RWilton / Arioc

Arioc: GPU-accelerated DNA short-read alignment
BSD 3-Clause "New" or "Revised" License
59 stars 8 forks source link

XA Tag #25

Closed karlkashofer closed 2 years ago

karlkashofer commented 2 years ago

Other aligners (bwa in this case) use the XA tag to output alternative alignments for a read, like:

HWI-A01349_BSF_0941:1:2472:14507:8234#A274_16_S81560 1171 chr1 9997 0 51S100M = 10032 -65 CCCACCACTACCCTCCTCCAGCGCCGACGGCTGCGCCTGAGGCGTATTATACCGATAACCCTAACCCTTACCCTAACACTATCCCTTACACTACCCCTAACCCTAACCCTAACCCTAACCCTAACCCTAACCCTAACCCTCACCCTAACCC F,,::F,,,,::F,F,,,,,,:,,F:,,,,F,,F:,F,,,,,,,,:,,:,,,,,,:F,:,F,F,F,F,,:,,,,,FF,FFF,,:,F,:,,F,,,:,F:,,,,FF:F,,,,:F,F,FF,,FFFFFFFFFFFFFFFFFFFFFFFFFFF:FFFF XA:Z:chrX,+156030605,96M55S,6;chr5,-10067,55S96M,7;chr5,-10085,55S96M,7;chr5,-10025,55S96M,7;chr5,-10001,55S96M,7;chr5,-10061,55S96M,7;chr5,-10055,55S96M,7;chr5,-10103,55S96M,7;chr5,-10007,55S96M,7;chr5,-10337,55S96M,7;chr5,-10037,55S96M,7;chr5,-10049,55S96M,7;chr5,-10097,55S96M,7;chr5,-10091,55S96M,7;chr5,-11357,55S96M,7;chr5,-10043,55S96M,7;chr5,-10079,55S96M,7;chr5,-10073,55S96M,7;chr5,-10013,55S96M,7;chr5,-10019,55S96M,7;chr5,-10343,55S96M,7;chr5,-10031,55S96M,7;chrX,+156030683,59M92S,1;chr3,+198173892,59M92S,1;chr12,-10195,92S59M,1;chr3,-10005,94S52M1I4M,1;chr12_GL877875v1_alt,-195,92S59M,1;chr3_KI270784v1_alt,-61610,92S59M,1; MC:Z:79M72S MD:Z:17A8C3A4A2C3A46A10 PG:Z:MarkDuplicates RG:Z:A274_16 NM:i:7 MQ:i:0 AS:i:65 XS:i:66

I cant find any of these tags in my Arioc mapped BAM. Are they not supported ? I have several downstream tools that ask for these tags.

RWilton commented 2 years ago

Arioc does not emit an XA field, and there are no plans to support XA in the future.

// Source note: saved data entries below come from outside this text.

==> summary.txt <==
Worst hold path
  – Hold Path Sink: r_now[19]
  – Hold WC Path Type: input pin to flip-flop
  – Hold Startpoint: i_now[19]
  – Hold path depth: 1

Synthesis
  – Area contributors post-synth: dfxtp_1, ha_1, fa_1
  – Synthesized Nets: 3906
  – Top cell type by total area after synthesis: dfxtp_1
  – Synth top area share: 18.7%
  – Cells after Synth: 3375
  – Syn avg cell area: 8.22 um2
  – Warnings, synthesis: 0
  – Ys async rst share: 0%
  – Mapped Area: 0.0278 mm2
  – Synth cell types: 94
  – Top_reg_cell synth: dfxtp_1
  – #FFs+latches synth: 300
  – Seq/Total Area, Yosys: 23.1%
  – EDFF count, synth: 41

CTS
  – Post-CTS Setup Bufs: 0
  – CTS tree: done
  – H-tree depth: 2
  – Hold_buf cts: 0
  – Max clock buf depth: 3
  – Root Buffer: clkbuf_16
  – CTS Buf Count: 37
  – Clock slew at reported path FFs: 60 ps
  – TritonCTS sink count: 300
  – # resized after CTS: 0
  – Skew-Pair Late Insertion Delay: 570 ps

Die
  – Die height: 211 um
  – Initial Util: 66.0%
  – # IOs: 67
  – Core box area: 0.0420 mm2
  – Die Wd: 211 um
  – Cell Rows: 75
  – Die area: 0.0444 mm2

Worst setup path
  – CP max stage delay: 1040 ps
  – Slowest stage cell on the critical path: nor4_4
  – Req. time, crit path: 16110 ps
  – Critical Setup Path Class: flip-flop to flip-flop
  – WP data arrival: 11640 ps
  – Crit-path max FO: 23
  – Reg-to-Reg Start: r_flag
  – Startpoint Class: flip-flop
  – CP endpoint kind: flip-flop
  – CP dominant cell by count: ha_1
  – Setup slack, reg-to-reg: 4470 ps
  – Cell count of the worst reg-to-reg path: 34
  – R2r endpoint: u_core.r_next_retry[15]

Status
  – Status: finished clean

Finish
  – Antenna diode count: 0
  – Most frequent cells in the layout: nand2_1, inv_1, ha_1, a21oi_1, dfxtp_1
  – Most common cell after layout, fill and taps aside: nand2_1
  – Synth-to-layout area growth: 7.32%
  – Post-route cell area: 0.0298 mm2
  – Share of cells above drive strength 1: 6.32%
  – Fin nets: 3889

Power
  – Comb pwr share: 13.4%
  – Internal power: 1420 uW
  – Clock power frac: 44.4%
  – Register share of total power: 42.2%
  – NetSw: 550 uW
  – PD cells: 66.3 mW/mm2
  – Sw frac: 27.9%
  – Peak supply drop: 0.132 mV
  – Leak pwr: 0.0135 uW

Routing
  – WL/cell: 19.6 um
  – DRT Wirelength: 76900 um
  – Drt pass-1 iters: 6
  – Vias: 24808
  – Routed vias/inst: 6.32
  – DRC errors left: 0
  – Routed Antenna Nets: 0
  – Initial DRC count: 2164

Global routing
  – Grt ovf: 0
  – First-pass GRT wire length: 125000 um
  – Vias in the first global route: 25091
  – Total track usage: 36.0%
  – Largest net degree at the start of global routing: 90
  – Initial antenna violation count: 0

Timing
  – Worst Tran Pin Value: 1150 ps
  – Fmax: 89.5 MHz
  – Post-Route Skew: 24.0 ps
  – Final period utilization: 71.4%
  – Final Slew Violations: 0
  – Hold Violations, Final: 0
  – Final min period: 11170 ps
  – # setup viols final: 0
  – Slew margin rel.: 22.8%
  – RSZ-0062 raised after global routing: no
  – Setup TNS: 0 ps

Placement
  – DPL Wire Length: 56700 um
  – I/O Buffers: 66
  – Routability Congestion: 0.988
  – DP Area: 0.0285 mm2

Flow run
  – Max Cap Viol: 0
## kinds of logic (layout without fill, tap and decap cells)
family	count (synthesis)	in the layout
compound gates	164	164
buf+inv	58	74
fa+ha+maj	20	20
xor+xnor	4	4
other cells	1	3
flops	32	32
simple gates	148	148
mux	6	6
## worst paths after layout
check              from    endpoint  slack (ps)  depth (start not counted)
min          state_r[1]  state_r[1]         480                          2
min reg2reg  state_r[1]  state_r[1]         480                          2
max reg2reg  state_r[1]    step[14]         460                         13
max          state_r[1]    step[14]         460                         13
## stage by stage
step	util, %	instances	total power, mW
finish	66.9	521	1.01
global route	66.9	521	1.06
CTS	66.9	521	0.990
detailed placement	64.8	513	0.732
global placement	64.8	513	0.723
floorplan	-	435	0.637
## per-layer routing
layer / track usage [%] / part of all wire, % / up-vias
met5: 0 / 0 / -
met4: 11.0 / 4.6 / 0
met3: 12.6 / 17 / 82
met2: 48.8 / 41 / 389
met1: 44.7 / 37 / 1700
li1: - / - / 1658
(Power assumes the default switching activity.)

In fact, XA is useful mainly for debugging the aligner itself. It's not part of the SAM specification, it has no syntax, and it contains no reliable information for several reasons, the main reason being that it's an unordered list of whatever the aligner wants to put there. As your example illustrates, each item in BWA's XA list is evidently RNAME, POS, and CIGAR (plus a mystery integer), but the list is unordered and without context such as the corresponding opposite-mate mappings (if any).

If you are truly interested in secondary mappings, you should ask the aligner to report them. Bowtie and Arioc support that explicitly; BWA might only support it for unmapped reads (I don't remember offhand).

I have seen online comments to the effect that one can use XA to determine whether a mapping is unique (e.g., by looking for missing or null XA tags). But you can get the same result by filtering on MAPQ, by looking for the XS field, or by filtering mappings where a secondary mapping exists.